The COP Troika – fossil fuel champions or guardians of 1.5°C?
New research shows COP Troika nations – Brazil, UAE, and Azerbaijan – plan to expand oil and gas production 32% by 2035, endangering the 1.5°C climate limit their role as COP presidencies is meant to champion. Limiting warming to 1.5°C, a key objective the COP Troika has committed to defend, requires countries to immediately end fossil fuel expansion.
The COP Troika: Fossil fuel champions or guardians of 1.5°C?
New research shows COP Troika nations – Brazil, UAE, and Azerbaijan – plan to expand oil and gas production 32% by 2035, endangering the 1.5°C climate limit their role as COP presidencies is meant to champion.
At COP28, all countries pledged to transition away from fossil fuels in a just, equitable, and orderly manner. The COP Troika have also publicly committed to submitting 1.5°C-aligned Nationally Determined Contributions (NDCs) ahead of COP29 next month. However, these nations’ expansion plans contradict the urgent need to halt new fossil fuel developments. Science is clear: as a minimum benchmark for the implementation of this decision, countries’ Nationally Determined Contributions (NDCs) must include a commitment and a plan to immediately end the approval of new oil, gas, and coal projects.
Read the briefing Read the press release
Key findings:
- Together, the Troika nations account for nearly one-third of the carbon pollution committed by newly approved oil and gas fields in 2024. Despite the UAE’s leadership in seeing the landmark COP28 agreement to transition away from fossil fuels as its key COP legacy, the country ranks first for oil and gas expansion approvals since December 2023 globally; with one new field projected to operate until 2100 – far beyond the global deadline for phasing out fossil fuels by 2050. Brazil ranks third for 2024.
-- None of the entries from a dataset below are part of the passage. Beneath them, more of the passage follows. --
[config.mk]
export PLATFORM = sky130hd
export DESIGN_NAME = rce_div
export DESIGN_NICKNAME = d
export VERILOG_FILES = /design/src/rce_pkg.sv /design/src/rce_div.sv
export SDC_FILE = /design/constraint.sdc
export NUM_CORES = 1
export LEC_CHECK = 0
export ABC_AREA = 0
export BUFFER_PORTS_ARGS = -buffer_cell sky130_fd_sc_hd__buf_2
export CAP_MARGIN = 30
export CELL_PAD_IN_SITES_DETAIL_PLACEMENT = 1
export CELL_PAD_IN_SITES_GLOBAL_PLACEMENT = 1
export CORE_MARGIN = 2
export CORE_UTILIZATION = 44
export CTS_BUF_LIST = sky130_fd_sc_hd__clkbuf_16
export CTS_CLUSTER_DIAMETER = 40
export DETAILED_ROUTE_END_ITERATION = 6
export HOLD_SLACK_MARGIN = 0.08
export PLACE_DENSITY_LB_ADDON = 0.1
export SLEW_MARGIN = 10
export SYNTH_ARGS = -nofsm -noshare
export SYNTH_HDL_FRONTEND = slang
export SYNTH_SLANG_ARGS = --single-unit
[constraint.sdc]
create_clock -name clk_i -period 3.8 [get_ports clk_i]
set_input_delay 0 -clock clk_i [delete_from_list [all_inputs] [get_ports clk_i]]
set_output_delay 0 -clock clk_i [all_outputs]
set_load 0.02 [all_outputs]
[src/rce_pkg.sv]
// Shared constants, types and codes of the roadmap connection engine.
package rce_pkg;

  localparam int MaxNodesDef = 64;
  localparam int GridRowsDef = 512;
  localparam int GridColsDef = 512;

  localparam int RowOriginCm = 1040;
  localparam int ColOriginCm = 690;
  localparam int CellCm      = 5;
  localparam int FracBits    = 16;

  localparam int LqW   = 29;
  localparam int NumW  = 51;
  localparam int QuoW  = 36;
  localparam int PosW  = 38;
  localparam int BaseW = 13;

  localparam logic [15:0] Div5Mul   = 16'hCCCD;
  localparam int          Div5Shift = 18;

  localparam logic [6:0]  ObstThrRst   = 7'd30;
  localparam logic [10:0] LinkRangeRst = 11'd100;
  localparam logic [6:0]  SampleStepRst = 7'd5;

  typedef enum logic [2:0] {
    ST_ADDED      = 3'd0,
    ST_DUPLICATE  = 3'd1,
    ST_OBSTACLE   = 3'd2,
    ST_UNEXPLORED = 3'd3,
    ST_FULL       = 3'd4,
    ST_OUTSIDE    = 3'd5,
    ST_CELL       = 3'd6
  } status_e;

  typedef enum logic [1:0] {
    CFG_OBST_THR    = 2'd0,
    CFG_LINK_RANGE  = 2'd1,
    CFG_SAMPLE_STEP = 2'd2
  } cfg_idx_e;

endpackage

[src/rce_div.sv]
// Restoring divider, one quotient bit per cycle, with quotient and remainder held.
module rce_div #(
  parameter int NumW = rce_pkg::NumW,
  parameter int DenW = rce_pkg::LqW,
  parameter int QuoW = rce_pkg::QuoW
) (
  input  logic            clk_i,
  input  logic            rst_ni,
  input  logic            start_i,
  input  logic [NumW-1:0] num_i,
  input  logic [DenW-1:0] den_i,
  output logic            done_o,
  output logic [QuoW-1:0] quo_o,
  output logic [DenW-1:0] rem_o
);

  localparam int CntW = $clog2(NumW + 1);

  logic            busy_q;
  logic            done_q;
  logic [CntW-1:0] cnt_q;
  logic [NumW-1:0] num_q;
  logic [DenW-1:0] den_q;
  logic [DenW-1:0] rem_q;
  logic [QuoW-1:0] quo_q;
  logic [DenW:0]   rem_t;
  logic            ge;

  assign rem_t = {rem_q, num_q[NumW-1]};
  assign ge    = rem_t >= {1'b0, den_q};

  always_ff @(posedge clk_i or negedge rst_ni) begin
    if (!rst_ni) begin
      busy_q <= 1'b0;
      done_q <= 1'b0;
      cnt_q  <= '0;
    end else begin
      done_q <= 1'b0;
      if (start_i) begin
        busy_q <= 1'b1;
        cnt_q  <= CntW'(NumW);
      end else if (busy_q) begin
        cnt_q <= cnt_q - CntW'(1);
        if (cnt_q == CntW'(1)) begin
          busy_q <= 1'b0;
          done_q <= 1'b1;
        end
      end
    end
  end

  always_ff @(posedge clk_i) begin
    if (start_i) begin
      num_q <= num_i;
      den_q <= den_i;
      rem_q <= '0;
      quo_q <= '0;
    end else if (busy_q) begin
      num_q <= num_q << 1;
      quo_q <= {quo_q[QuoW-2:0], ge};
      if (ge) begin
        rem_q <= DenW'(rem_t - {1'b0, den_q});
      end else begin
        rem_q <= rem_t[DenW-1:0];
      end
    end
  end

  assign done_o = done_q;
  assign quo_o  = quo_q;
  assign rem_o  = rem_q;

endmodule

# Word-level counts from Yosys, hierarchy flattened
# Cells that the tools add are included.
# totals
reg_bits	153
input_bits	83
output_inout_bits	66
elab_cells	23
# classes
addsub	2
n_lt_le_gt_ge	1
eq_ne	1
muxes	11
n_reduce_logical	1
# op_table
op	n
51-bit two-way mux	2
30-bit by 29-bit >= comparator with 1-bit output	1
29-bit two-way mux	1
29-bit subtractor	1
6-bit two-way mux	2
6-bit by 1-bit == test with 1-bit output (second input constant)	1
1-bit two-way mux	6
6-bit by 1-bit subtractor with 6-bit output (second input constant)	1
2-bit nonzero test	1

# Logic depth before layout (Yosys ltp)
# logic_depth
depth_word	4
ltp_mapped	14
depth_no_buf	12

# Worst setup path after synthesis
# OpenSTA, ideal clock, no wires.
# synth_timing
kind	flip-flop to flip-flop
start	reg num_q[50]
end	reg rem_q[11], in the netlist rem_o[11]
setup_time_ns	0.086
arrival_ns	2.820
required_time_ns	3.714
setup_slack_ns	0.895
stages_incl_launch_ff	15
n_path_buf	2
period_less_slack_ns	2.905
cell_sequence	edfxtp_1 inv_1 ha_1 inv_1 fa_1 a21oi_1 o211ai_1 a31oi_1 o22a_1 o21ai_1 a31o_1 buf_4 buf_6 mux2i_1 a211oi_1
# synth_via
elab_chain_len	2
elab_cells_between_ends	3
classes_between	1 x add/sub; 1 x order compare; 1 x mux
# synth_lines
item	line_no	source
start: declaration	rce_div.sv:22	logic [NumW-1:0] num_q;
start signal: assignment	rce_div.sv:54	num_q <= num_i;
start signal: assignment	rce_div.sv:59	num_q <= num_q << 1;
29-bit subtractor or 30-bit by 29-bit >= comparator with 1-bit output (tied branches)	rce_div.sv:62, rce_div.sv:30	
29-bit two-way mux *	rce_div.sv:61	if (ge) begin
end signal: assignment	rce_div.sv:62	rem_q <= DenW'(rem_t - {1'b0, den_q});
end signal: assignment	rce_div.sv:64	rem_q <= rem_t[DenW-1:0];
end: declaration	rce_div.sv:24	logic [DenW-1:0] rem_q;
# Every way passes the cells marked *; elsewhere a longest branch is shown, timed or not.
# A chain may end at the register's enable or synchronous reset.

# Worst setup path after layout
# layout_timing
start	reg rem_q[16], in the netlist rem_o[16]
end	reg rem_q[8], in the netlist rem_o[8]
# layout_via
elab_chain_len	2
# layout_lines
item	line_no	source
30-bit by 29-bit >= comparator with 1-bit output	rce_div.sv:30	assign ge = rem_t >= {1'b0, den_q};
29-bit two-way mux	rce_div.sv:61	
# No other way between the ends.

==> results by group <==
Yosys
  – Mapped Area: 7770 um2
  – Seq/Total Area, Yosys: 50.2%
  – Post-synth EDFFs: 80
  – Synth cell types: 59
  – FF+latch count, synth: 153
  – Synth top area share: 30.9%
  – Syn_nets: 826
  – Synth warnings: 0
  – Avg Cell Area, Syn: 10.9 um2
  – Post-synth top area cell: edfxtp_1
  – Post-synth ARST share: 5.23%
  – Largest cells by area after synthesis: edfxtp_1 (31%), dfxtp_1 (17%), mux2i_1 (7.5%), mux2_2 (7.2%), ha_1 (5.0%)
  – Cell count after synthesis: 711
  – Ys flop type: edfxtp_1

Floorplan
  – Chip height: 137 um
  – Placement row count: 48
  – I/O pin total: 149
  – DIE WIDTH: 137 um
  – Total core area: 17,300 um2
  – Die area: 18,700 um2
  – Initial Util: 45.0%

Cells and area
  – Nets: 1,040
  – Area Overhead vs Synth: 29.7%
  – Area occupied by multi-input gates: 3530 um2
  – Design Area, Final: 10,100 um2
  – Register area: 3910 um2
  – # fillers: 1,881
  – Layout cell share with drive strength beyond 1: 26.7%

STA
  – Fin. Hold Viols: 0
  – Final min period: 3.46 ns
  – Worst-Margin Slew: 0.822 ns
  – TNS Setup: 0 ns
  – Final slew viol count: 0
  – Slew headroom: 45.2%
  – Period utilization: 91.1%
  – Clock skew: 0.0123 ns
  – Unrepaired setup endpoints after global routing: false
  – Fmax: 289 MHz
  – Final number of setup-violating endpoints: 0

Clocking
  – Total clock sinks: 153
  – Clk_lat worst skew: 0.43 ns
  – H-tree levels: 4
  – Reg clk slew, reported paths: 0.07 ns
  – CTS tree: done
  – Cts repair resizes: 0
  – CTS buffer count: 17
  – Clk buf depth: 2
  – Root Driver: clkbuf_16

Critical path
  – CP max stage cell: or4_4
  – Critical R2R Capture: rem_o[8]
  – Startpoint types: flop
  – Maximum single-stage delay on the critical path: 0.57 ns
  – Data arrival time of the worst path: 3.79 ns
  – R2r worst-path depth: 9
  – Buffers and inverters on the worst path: 1
  – Crit path cell chain: ha_1 -> nand4_1 -> or4_4 -> o41ai_2 -> a211o_2 -> a31o_1 -> buf_4 -> mux2i_1 -> a211oi_1
  – CP Data Required Time: 4.13 ns
  – Worst reg2reg path startpoint: rem_o[16]
  – Top cell family by delay on the critical path: compound AO/OA/AOI/OAI gates
  – CP endpoint kind: flop
  – Crit Path Max Fanout: 10
  – Crit Path Category: flop to flop
  – Worst reg2reg setup slack: 0.34 ns

Power
  – Leak: 4.61 nW
  – Clk pwr share: 26.4%
  – P_sw: 2.28 mW
  – Switching share of power: 37.4%
  – Logic pwr share: 38.1%
  – Pwr per Cell Area: 603 nW/um2
  – Sequential Power Share: 35.5%
  – Internal power: 3.80 mW
  – Worst VDD drop: 0.355 mV

Route
  – Number of remaining DRC errors: 2
  – Drt total wl: 21,400 um
  – Vias: 6,247
  – Routed Antenna Nets: 0
  – Average routed wire per standard cell: 18.4 um
  – Initial DRC count: 244
  – Via density: 5.36
  – Drt pass-1 iters: 6

GRT
  – Grt ovf: 0
  – First-pass GRT wire length: 34,300 um
  – Vias in the first global route: 6,668
  – Total GRT Usage: 23.6%
  – Initial antenna violation count: 2
  – Largest net degree at the start of global routing: 81

Min path
  – WHS Endpoint: den_q[6]
  – Worst hold path class: primary input to flop
  – Hold Path Depth: 2
  – HP Start: den_i[6]

Run status
  – Status: finished, violations left
  – Failing checks: DRC

Placement
  – Final RePlAce weighted congestion: 0.825
  – Port bufs: 148
  – Area of placed instances: 8670 um2
  – HPWL Detailed: 13,800 um

Run
  – Max-cap violations: 0
timing repair:
item	4_1_cts	5_1_grt
hold endpoints to repair	90	0
buffers inserted	0	0
hold buffers	83	0
cells in the final DEF (no fill, tap or decap), drive strengths merged, types with 4 or more instances in the layout:
cell / count
inv: 43
a21oi: 34
xnor2: 17
o21ai: 21
nand4: 9
ha: 31
clkinv: 8
mux2: 50
nand2: 38
o21bai: 4
nand3: 4
dfrtp: 8
a311oi: 4
a211oi: 27
mux2i: 58
nor3b: 6
and3: 8
dlygate4sd3: 83
o31ai: 5
nand2b: 7
and2: 4
buf: 157
edfxtp: 80
a21o: 9
clkbuf: 17
nor2: 79
dfxtp: 65
xor2: 11
a31oi: 6
nor3: 6
routing by layer:
layer  vias to the layer above  track usage [%]  wire, um
met2                       147             42.4     11100
met5                         -                0         0
li1                       3009                -         -
met3                        49             6.15       966
met4                         0             9.56       604
met1                      3042             26.4      8710
final cells by class:
type	instances	area share, %
inverter	37	1.38
timing repair buffer	240	16.6
clock inverter	15	1.22
multi-input combinational	476	35.0
sequential	153	38.8
clock buffer	17	4.22
tap	225	2.79
antenna	2	0.0496
power groups by stage:
stage          Sequential, mW  Clock, mW  Combinational (mW)
2_1_floorplan            2.29          0                1.52
3_3_place_gp             2.18          0                2.16
3_5_place_dp             2.19          0                2.22
4_1_cts                  2.16       1.64                2.31
5_1_grt                  2.19       1.71                2.53
6_report                 2.16       1.61                2.32
through the flow:
step,hold slack (ns),setup slack (ns),utilization [%],instances,power [mW]
2_1_floorplan,-0.296,0.895,-,711,3.80
3_3_place_gp,-0.152,0.520,50.0,1046,4.34
3_5_place_dp,-0.143,0.328,50.1,1047,4.41
4_1_cts,0.257,0.299,58.1,1162,6.10
5_1_grt,0.265,0.117,58.3,1165,6.43
6_report,0.271,0.340,58.3,1165,6.08
worst max path at each step:
stage / startpoint / endpoint / slack [ns] / cells after the start
global route: rem_o[16] / rem_o[8] / 0.12 / 9
CTS: rem_o[16] / rem_o[5] / 0.30 / 9
floorplan: num_q[50] / rem_o[11] / 0.89 / 14
detailed placement: den_q[13] / rem_o[5] / 0.33 / 10
finish: rem_o[16] / rem_o[8] / 0.34 / 9
global placement: rem_o[16] / rem_o[7] / 0.52 / 9
synth_stat cells, types with 3 or more instances:
master	number
a311oi_1	3
nand2b_1	7
a21o_1	9
clkbuf_1	27
mux2_2	50
o21ai_1	5
dfxtp_1	65
buf_2	10
edfxtp_1	80
nor3b_1	6
o21bai_1	4
xor2_1	11
ha_1	31
a211oi_1	27
nor3_1	6
nand2_1	38
and3_1	8
o31ai_1	5
xnor2_1	17
and2_1	4
nand3_1	4
a21oi_1	34
o211ai_1	3
o21ai_0	16
buf_1	3
nor2_1	79
a31oi_1	6
nand4b_1	3
o221a_2	3
nand4_1	8
o21a_1	3
dfrtp_1	8
inv_1	37
mux2i_1	58
logic make-up (layout without fill, tap and decap cells):
| kind of cell | count (synthesis) | after routing | synth area share (%) |
|---|---|---|---|
| AO/OA/AOI/OAI | 130 | 130 | 11.2 |
| AND/OR/NAND/NOR | 178 | 178 | 11.0 |
| XOR/XNOR | 28 | 28 | 3.15 |
| multiplexers | 108 | 108 | 14.7 |
| adder cells (fa/ha/maj) | 32 | 32 | 5.25 |
| buffers and inverters | 82 | 309 | 4.43 |
| other | 0 | 2 | 0 |
| flip-flops | 153 | 153 | 50.2 |
state kept, by name (all words and copies together), names as in the netlist:
signal / flops
busy_q: 1
cnt_q: 6
den_q: 29
done_o: 1
num_q: 51
quo_o: 36
rem_o: 29
Power figures use the tool's default switching activity.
- The projected increase in oil and gas production by 2035, the date at which the NDCs due next year will end, is 36% for Brazil, 34% for the UAE, and 14% for Azerbaijan. Globally, fossil fuel production must decline by 55% by 2035 to limit warming to 1.5°C, according to the International Energy Agency.
- While the Troika’s expansion plans raise concerns, Global North oil and gas producing countries, led by the United States, are the worst culprits for oil and gas expansion to 2050. These countries must not only end expansion, but also phase out existing production fastest and provide their fair share of climate finance. Without immediate and fast actions from these countries, there will be no just and equitable phase-out of fossil fuels.
- The New Collective Quantified Goal on finance (NCQG) is essential for achieving a just energy transition. To ensure a fair phase-out of fossil fuels, and the expansion of renewable energy and energy efficiency, COP29 must agree to at least $1 trillion annually in grants and grant-equivalent finance from the Global North, including a mitigation subgoal of at least $300 billion per year to unlock the delivery of the COP28 energy transition goals in the Global South.
- The Troika countries were net exporters of up to 750 million tonnes of carbon pollution from oil and gas as of 2022. Their combined fossil fuel footprint doubles when counting the carbon pollution caused by their exported oil and gas production. This is why NDCs that only cover fossil fuel use within their borders would fail to account for their full climate footprint.
The three countries forming the COP Troika have assumed, through their presidency of COP28, COP29, and COP30, a key role in guiding international climate action. While also major fossil fuel producers themselves, the COP Troika have committed to submit NDCs aligned with the 1.5°C temperature limit, which also gives them a responsibility to end the expansion of fossil fuel production. Halting new fossil fuel projects would begin to align COP Troika nations with 1.5°C goals, while ignoring expansion in NDCs would betray climate commitments. The Troika countries have a clear choice to make.